▶ Exercise directions:
Starting at the first line of the entries below, output every line exactly, up to and including the line with "vdd_drop_max_mv = 0.6613".

=== Section Start ===

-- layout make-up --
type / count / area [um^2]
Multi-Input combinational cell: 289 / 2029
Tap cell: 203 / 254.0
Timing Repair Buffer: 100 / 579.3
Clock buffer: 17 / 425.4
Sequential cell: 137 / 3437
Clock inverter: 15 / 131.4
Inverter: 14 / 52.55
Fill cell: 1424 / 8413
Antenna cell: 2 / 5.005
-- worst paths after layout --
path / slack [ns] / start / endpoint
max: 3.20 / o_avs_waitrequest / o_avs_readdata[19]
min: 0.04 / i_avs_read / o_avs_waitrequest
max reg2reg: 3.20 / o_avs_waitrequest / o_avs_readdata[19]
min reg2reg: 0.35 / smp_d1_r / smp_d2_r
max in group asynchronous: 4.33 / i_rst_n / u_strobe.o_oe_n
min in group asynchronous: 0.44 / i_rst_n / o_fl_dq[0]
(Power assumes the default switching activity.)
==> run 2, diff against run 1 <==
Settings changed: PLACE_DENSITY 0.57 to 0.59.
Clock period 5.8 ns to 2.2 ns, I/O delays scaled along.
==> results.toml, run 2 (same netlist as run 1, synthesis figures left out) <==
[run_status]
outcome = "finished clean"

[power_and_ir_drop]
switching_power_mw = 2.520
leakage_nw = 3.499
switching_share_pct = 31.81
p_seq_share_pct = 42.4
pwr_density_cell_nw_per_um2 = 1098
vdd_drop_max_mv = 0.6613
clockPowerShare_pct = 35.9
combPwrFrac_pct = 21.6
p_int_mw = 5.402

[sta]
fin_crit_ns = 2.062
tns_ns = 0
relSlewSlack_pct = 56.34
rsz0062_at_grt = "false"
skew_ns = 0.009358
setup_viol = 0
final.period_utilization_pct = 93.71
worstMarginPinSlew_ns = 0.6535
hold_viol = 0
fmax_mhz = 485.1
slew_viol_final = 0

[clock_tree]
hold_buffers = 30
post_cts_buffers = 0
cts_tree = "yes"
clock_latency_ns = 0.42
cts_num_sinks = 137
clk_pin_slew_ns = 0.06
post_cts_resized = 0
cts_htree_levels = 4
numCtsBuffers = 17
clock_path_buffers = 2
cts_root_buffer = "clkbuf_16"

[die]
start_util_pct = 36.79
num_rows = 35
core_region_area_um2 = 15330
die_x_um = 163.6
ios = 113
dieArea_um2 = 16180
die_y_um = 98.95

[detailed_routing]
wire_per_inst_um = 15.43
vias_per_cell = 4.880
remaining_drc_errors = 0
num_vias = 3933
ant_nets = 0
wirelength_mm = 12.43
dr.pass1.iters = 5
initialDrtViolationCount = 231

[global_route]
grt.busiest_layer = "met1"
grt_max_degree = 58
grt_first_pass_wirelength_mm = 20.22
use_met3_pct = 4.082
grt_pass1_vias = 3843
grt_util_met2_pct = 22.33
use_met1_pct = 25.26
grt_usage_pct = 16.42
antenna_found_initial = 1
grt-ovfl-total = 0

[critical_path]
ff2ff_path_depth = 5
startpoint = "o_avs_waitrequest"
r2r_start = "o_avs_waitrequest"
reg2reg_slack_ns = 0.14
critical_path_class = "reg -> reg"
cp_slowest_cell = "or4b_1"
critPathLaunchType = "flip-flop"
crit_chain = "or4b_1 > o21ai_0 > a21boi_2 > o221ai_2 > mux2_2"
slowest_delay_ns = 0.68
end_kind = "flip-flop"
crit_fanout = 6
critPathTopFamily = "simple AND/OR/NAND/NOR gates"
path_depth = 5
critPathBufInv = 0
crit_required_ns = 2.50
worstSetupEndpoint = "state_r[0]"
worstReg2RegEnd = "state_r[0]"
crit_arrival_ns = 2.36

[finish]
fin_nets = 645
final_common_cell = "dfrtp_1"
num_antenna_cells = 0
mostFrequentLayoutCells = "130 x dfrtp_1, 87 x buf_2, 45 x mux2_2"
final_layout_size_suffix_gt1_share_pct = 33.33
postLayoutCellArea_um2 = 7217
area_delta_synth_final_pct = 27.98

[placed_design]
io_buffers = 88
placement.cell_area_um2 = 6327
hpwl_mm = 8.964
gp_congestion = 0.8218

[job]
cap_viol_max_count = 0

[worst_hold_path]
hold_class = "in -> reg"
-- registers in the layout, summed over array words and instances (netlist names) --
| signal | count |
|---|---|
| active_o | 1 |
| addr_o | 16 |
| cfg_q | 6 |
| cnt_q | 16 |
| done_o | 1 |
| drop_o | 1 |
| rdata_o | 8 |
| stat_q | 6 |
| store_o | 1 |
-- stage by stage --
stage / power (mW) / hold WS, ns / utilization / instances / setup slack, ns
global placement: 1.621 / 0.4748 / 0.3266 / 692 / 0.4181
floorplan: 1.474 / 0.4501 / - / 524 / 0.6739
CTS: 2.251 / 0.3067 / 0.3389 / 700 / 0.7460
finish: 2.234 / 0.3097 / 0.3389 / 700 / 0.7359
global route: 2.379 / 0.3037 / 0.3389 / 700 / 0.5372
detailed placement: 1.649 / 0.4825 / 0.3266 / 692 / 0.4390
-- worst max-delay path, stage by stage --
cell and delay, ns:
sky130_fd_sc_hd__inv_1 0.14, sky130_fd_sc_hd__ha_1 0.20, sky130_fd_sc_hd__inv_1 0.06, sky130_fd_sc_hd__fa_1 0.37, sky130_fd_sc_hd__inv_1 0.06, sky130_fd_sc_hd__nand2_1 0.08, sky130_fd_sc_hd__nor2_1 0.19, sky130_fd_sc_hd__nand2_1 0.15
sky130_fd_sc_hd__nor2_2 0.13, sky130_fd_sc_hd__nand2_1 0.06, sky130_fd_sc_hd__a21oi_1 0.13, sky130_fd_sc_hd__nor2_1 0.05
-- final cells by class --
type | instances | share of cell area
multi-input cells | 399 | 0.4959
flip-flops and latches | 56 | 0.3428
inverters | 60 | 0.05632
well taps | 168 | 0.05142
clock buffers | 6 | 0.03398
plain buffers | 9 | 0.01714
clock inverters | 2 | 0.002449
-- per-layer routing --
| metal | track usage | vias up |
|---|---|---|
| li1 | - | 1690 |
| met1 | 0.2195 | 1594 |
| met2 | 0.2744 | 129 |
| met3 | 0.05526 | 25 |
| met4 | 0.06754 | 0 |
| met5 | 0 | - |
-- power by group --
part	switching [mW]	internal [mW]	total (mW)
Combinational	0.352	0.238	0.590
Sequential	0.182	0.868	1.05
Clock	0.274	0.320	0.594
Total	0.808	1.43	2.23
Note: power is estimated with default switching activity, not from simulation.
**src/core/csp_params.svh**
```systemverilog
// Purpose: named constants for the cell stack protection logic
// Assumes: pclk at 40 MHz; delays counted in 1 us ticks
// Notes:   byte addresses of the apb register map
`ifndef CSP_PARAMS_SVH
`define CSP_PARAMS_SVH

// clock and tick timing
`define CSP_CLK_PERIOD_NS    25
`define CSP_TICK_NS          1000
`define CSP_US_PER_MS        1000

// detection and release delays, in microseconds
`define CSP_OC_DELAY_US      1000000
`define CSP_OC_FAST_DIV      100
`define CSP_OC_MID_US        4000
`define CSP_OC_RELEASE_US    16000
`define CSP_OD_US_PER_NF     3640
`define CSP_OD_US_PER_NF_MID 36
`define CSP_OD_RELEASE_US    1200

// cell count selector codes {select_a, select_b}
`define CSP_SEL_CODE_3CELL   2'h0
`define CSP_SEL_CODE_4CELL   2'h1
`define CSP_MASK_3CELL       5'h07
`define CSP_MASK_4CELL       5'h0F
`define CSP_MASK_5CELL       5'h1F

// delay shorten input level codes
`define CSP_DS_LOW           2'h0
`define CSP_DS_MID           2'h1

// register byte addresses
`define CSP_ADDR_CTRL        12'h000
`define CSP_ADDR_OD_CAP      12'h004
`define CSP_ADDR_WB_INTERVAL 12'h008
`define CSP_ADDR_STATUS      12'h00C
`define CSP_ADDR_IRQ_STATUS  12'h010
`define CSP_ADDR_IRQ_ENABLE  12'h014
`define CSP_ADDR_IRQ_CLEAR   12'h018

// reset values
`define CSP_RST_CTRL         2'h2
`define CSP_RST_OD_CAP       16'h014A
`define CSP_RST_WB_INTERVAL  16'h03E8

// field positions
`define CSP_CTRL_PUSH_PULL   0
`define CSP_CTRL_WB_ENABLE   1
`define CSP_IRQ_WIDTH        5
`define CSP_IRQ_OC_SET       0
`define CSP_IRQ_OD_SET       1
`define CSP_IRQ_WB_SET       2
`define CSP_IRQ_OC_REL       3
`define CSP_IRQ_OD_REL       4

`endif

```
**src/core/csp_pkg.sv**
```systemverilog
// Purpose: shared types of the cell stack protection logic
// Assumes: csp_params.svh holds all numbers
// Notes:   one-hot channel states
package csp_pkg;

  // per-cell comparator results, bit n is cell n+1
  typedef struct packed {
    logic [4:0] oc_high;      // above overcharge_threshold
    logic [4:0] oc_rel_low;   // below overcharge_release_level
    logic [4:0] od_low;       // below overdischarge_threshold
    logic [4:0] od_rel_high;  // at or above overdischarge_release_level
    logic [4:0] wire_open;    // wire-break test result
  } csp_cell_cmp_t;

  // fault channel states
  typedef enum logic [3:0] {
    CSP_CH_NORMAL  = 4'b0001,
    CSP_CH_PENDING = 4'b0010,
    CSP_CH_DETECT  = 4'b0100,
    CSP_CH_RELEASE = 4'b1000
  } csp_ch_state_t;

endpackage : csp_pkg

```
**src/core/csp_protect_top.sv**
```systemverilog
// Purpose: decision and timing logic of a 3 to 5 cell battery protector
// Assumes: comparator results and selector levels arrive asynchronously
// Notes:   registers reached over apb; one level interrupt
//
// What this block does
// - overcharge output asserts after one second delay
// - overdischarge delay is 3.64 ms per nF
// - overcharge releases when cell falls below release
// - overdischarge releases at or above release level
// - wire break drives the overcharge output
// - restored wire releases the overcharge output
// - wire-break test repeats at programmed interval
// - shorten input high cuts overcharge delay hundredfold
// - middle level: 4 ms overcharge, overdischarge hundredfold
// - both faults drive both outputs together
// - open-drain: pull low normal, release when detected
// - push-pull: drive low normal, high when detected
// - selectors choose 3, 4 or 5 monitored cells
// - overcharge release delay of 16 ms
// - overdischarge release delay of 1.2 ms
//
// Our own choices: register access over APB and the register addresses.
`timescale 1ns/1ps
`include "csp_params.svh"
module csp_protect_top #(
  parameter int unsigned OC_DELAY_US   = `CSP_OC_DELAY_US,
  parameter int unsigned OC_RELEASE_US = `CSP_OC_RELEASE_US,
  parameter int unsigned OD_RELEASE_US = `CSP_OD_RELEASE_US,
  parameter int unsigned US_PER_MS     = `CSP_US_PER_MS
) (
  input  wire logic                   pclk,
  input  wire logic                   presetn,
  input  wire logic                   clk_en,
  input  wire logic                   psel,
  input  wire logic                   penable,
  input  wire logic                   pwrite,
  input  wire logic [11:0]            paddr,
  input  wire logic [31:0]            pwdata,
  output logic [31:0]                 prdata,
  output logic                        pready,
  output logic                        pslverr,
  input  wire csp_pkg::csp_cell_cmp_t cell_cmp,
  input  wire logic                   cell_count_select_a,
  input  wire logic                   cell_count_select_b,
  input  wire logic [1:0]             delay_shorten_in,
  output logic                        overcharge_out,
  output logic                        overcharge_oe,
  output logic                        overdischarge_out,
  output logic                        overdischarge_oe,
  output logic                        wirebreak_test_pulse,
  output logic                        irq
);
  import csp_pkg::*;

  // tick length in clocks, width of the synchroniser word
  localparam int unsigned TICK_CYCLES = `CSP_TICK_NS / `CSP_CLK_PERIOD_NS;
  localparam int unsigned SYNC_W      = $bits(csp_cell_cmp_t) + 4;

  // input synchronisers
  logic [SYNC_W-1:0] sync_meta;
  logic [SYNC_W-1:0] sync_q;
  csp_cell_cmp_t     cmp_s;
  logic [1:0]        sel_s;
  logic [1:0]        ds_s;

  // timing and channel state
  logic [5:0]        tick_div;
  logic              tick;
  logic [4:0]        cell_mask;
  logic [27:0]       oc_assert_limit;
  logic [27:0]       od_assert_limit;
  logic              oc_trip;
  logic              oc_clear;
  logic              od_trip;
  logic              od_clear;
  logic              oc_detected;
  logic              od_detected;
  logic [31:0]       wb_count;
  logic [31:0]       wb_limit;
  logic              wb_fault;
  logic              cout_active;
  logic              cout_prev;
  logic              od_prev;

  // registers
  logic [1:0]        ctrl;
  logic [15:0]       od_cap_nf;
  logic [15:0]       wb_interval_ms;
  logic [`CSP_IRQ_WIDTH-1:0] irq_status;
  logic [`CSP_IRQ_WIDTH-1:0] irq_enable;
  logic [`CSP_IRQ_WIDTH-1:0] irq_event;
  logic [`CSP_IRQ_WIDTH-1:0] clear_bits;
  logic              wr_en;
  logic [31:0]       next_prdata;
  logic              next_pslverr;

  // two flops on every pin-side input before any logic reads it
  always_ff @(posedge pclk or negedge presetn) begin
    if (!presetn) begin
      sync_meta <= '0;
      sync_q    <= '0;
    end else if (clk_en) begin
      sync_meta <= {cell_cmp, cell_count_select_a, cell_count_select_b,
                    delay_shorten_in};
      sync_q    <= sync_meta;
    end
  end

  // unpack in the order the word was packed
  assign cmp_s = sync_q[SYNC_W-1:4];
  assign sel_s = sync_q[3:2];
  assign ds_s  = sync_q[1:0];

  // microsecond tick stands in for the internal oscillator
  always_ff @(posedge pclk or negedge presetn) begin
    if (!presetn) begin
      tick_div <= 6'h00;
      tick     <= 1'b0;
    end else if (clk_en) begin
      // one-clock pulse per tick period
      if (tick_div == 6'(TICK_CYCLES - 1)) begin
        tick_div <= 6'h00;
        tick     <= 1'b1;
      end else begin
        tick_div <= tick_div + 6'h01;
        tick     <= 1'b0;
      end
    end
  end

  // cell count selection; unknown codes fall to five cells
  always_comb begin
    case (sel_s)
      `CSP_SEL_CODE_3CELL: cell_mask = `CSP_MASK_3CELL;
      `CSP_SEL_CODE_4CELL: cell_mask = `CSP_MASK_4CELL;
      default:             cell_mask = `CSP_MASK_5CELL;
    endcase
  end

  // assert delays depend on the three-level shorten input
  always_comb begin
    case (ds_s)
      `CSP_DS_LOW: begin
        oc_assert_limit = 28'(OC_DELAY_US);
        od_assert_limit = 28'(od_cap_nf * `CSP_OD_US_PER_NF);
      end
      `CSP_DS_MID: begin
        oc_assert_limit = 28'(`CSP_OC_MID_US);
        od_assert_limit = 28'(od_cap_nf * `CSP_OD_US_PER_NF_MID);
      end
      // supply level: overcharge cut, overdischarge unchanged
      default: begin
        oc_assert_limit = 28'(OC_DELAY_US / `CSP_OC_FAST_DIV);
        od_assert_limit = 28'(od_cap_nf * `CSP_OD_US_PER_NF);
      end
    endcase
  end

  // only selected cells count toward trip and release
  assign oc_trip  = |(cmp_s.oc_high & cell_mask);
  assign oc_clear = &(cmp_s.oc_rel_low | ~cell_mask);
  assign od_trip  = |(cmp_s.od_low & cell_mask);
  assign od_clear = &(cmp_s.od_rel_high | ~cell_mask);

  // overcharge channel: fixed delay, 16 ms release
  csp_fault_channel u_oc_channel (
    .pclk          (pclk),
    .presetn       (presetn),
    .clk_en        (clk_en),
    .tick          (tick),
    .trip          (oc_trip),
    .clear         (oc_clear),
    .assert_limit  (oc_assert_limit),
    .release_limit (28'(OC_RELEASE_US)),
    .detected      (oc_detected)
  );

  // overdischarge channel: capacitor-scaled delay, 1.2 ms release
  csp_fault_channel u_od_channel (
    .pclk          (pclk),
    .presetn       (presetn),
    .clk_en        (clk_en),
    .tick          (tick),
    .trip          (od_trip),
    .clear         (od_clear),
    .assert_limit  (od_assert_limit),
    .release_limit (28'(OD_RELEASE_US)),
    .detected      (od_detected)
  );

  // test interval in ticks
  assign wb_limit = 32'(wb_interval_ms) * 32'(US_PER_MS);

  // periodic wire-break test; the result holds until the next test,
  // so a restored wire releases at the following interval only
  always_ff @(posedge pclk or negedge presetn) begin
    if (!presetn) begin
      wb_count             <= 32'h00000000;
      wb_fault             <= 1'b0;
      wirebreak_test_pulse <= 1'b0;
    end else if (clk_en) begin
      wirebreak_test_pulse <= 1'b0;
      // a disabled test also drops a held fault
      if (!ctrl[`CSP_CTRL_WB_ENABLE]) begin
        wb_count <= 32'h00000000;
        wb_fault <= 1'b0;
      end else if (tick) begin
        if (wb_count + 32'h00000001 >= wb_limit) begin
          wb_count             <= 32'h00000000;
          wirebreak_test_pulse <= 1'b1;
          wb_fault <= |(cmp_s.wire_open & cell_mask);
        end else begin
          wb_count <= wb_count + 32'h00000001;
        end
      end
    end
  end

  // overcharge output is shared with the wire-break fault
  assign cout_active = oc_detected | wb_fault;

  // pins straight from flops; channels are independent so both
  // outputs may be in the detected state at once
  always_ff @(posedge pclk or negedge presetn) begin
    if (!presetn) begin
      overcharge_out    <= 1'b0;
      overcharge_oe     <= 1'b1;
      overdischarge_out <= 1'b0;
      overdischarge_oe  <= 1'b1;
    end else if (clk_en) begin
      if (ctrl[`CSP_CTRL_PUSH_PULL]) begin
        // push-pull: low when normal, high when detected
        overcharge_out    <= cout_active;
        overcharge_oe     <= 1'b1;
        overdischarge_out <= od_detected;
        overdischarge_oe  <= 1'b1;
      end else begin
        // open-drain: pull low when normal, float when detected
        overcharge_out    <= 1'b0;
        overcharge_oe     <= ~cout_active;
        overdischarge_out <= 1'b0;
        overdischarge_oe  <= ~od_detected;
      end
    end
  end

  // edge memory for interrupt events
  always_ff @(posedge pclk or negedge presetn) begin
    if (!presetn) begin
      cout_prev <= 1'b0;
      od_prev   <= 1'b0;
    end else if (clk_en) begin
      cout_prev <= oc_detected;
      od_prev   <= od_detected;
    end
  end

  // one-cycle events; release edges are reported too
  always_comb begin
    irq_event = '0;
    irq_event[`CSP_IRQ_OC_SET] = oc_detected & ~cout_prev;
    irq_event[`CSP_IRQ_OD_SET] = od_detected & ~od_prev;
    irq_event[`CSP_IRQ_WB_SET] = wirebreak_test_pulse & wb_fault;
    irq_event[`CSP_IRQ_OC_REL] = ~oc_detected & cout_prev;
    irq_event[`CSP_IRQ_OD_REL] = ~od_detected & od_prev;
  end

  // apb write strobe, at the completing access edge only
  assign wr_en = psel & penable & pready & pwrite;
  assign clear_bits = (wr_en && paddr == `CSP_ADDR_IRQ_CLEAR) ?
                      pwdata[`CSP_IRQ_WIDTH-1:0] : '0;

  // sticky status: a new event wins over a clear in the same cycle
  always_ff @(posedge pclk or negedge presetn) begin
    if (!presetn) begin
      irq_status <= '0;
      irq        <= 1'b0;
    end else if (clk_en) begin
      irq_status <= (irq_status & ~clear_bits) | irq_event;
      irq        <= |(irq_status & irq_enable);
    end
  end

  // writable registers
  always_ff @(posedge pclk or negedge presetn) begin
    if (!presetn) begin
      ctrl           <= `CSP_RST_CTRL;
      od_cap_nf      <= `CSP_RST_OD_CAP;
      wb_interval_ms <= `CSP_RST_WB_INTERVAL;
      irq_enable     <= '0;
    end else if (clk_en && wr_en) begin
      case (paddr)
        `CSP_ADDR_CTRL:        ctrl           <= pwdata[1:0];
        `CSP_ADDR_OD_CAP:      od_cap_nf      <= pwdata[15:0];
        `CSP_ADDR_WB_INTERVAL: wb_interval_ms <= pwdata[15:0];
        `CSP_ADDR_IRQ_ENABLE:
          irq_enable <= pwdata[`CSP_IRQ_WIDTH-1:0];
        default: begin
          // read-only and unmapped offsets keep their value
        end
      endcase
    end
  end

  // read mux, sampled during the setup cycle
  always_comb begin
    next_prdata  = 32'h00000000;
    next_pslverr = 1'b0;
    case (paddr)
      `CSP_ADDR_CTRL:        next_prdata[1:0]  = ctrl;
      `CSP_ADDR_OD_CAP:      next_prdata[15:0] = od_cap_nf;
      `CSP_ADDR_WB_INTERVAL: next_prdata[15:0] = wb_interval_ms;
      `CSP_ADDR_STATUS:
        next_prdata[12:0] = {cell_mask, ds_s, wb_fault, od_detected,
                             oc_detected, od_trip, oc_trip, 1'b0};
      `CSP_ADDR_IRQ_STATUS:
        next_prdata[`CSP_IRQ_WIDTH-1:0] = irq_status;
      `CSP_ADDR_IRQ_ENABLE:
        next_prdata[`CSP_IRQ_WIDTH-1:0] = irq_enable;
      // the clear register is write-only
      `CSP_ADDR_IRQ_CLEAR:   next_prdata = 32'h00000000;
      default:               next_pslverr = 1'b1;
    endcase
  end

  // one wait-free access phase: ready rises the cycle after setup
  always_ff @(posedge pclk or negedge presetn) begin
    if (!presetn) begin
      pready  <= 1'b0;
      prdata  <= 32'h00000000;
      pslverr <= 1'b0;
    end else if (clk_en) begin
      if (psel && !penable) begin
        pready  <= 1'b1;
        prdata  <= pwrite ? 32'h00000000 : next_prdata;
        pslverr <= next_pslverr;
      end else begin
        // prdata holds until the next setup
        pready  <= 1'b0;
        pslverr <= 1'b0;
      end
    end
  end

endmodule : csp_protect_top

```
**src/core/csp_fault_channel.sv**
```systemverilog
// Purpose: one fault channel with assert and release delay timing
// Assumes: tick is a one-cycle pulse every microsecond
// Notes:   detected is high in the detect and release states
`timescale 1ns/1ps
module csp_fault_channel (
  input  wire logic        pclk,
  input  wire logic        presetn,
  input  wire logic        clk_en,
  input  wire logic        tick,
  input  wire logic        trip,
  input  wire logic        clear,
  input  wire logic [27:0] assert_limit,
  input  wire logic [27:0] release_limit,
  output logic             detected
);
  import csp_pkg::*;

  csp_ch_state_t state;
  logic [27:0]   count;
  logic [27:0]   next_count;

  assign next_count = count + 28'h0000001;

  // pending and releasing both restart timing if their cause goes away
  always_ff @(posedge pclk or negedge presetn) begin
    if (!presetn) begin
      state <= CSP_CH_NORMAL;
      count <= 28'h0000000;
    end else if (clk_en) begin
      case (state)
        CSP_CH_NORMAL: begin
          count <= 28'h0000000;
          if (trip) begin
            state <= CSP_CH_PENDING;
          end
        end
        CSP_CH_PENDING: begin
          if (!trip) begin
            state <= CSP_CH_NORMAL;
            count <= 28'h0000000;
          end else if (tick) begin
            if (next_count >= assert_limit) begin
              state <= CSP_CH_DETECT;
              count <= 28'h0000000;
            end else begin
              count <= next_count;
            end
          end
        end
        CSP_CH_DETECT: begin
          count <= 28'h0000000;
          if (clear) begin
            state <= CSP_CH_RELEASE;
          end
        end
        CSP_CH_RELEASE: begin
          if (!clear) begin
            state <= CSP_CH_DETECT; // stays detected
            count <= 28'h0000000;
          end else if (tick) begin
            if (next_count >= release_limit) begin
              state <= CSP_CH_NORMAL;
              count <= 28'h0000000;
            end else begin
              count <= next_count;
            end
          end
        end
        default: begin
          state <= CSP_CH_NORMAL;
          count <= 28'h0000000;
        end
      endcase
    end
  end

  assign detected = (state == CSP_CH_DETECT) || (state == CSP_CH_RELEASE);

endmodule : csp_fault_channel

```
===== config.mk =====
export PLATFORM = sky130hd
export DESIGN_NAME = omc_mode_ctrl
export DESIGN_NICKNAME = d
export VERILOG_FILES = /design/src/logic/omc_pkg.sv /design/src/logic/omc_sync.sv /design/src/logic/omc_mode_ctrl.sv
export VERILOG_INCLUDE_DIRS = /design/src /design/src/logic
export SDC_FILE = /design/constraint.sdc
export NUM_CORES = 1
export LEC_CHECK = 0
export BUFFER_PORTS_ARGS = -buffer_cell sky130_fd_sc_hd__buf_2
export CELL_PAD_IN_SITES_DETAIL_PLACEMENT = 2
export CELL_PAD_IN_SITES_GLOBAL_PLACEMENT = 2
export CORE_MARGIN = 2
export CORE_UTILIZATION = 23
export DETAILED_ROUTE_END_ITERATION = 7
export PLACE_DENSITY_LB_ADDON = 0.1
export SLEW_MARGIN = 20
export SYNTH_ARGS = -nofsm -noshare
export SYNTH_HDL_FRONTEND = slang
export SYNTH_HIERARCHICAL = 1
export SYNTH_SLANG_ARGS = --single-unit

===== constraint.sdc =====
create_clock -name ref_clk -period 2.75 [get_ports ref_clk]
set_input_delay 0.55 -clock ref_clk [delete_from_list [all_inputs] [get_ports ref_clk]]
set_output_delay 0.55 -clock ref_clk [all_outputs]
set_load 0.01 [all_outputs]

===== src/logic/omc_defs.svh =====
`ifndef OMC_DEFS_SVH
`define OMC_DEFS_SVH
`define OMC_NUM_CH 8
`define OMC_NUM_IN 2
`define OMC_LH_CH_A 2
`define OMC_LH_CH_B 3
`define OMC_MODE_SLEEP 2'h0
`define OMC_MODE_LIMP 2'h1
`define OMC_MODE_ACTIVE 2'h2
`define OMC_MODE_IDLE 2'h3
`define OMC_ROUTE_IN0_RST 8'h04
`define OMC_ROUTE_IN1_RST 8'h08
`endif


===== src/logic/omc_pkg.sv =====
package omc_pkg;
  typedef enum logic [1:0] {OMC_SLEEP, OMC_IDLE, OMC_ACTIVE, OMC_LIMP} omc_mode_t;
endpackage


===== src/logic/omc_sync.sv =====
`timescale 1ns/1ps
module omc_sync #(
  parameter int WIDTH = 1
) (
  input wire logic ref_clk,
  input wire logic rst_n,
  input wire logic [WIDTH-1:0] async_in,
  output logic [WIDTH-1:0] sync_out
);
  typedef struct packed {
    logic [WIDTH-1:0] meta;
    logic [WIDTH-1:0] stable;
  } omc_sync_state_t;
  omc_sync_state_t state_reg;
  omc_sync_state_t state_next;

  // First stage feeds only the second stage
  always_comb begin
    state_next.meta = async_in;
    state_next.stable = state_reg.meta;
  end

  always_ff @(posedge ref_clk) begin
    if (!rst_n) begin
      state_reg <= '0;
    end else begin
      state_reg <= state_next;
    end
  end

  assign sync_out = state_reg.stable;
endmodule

=== Section End ===

▶ Response below:
-- layout make-up --
type / count / area [um^2]
Multi-Input combinational cell: 289 / 2029
Tap cell: 203 / 254.0
Timing Repair Buffer: 100 / 579.3
Clock buffer: 17 / 425.4
Sequential cell: 137 / 3437
Clock inverter: 15 / 131.4
Inverter: 14 / 52.55
Fill cell: 1424 / 8413
Antenna cell: 2 / 5.005
-- worst paths after layout --
path / slack [ns] / start / endpoint
max: 3.20 / o_avs_waitrequest / o_avs_readdata[19]
min: 0.04 / i_avs_read / o_avs_waitrequest
max reg2reg: 3.20 / o_avs_waitrequest / o_avs_readdata[19]
min reg2reg: 0.35 / smp_d1_r / smp_d2_r
max in group asynchronous: 4.33 / i_rst_n / u_strobe.o_oe_n
min in group asynchronous: 0.44 / i_rst_n / o_fl_dq[0]
(Power assumes the default switching activity.)
==> run 2, diff against run 1 <==
Settings changed: PLACE_DENSITY 0.57 to 0.59.
Clock period 5.8 ns to 2.2 ns, I/O delays scaled along.
==> results.toml, run 2 (same netlist as run 1, synthesis figures left out) <==
[run_status]
outcome = "finished clean"

[power_and_ir_drop]
switching_power_mw = 2.520
leakage_nw = 3.499
switching_share_pct = 31.81
p_seq_share_pct = 42.4
pwr_density_cell_nw_per_um2 = 1098
vdd_drop_max_mv = 0.6613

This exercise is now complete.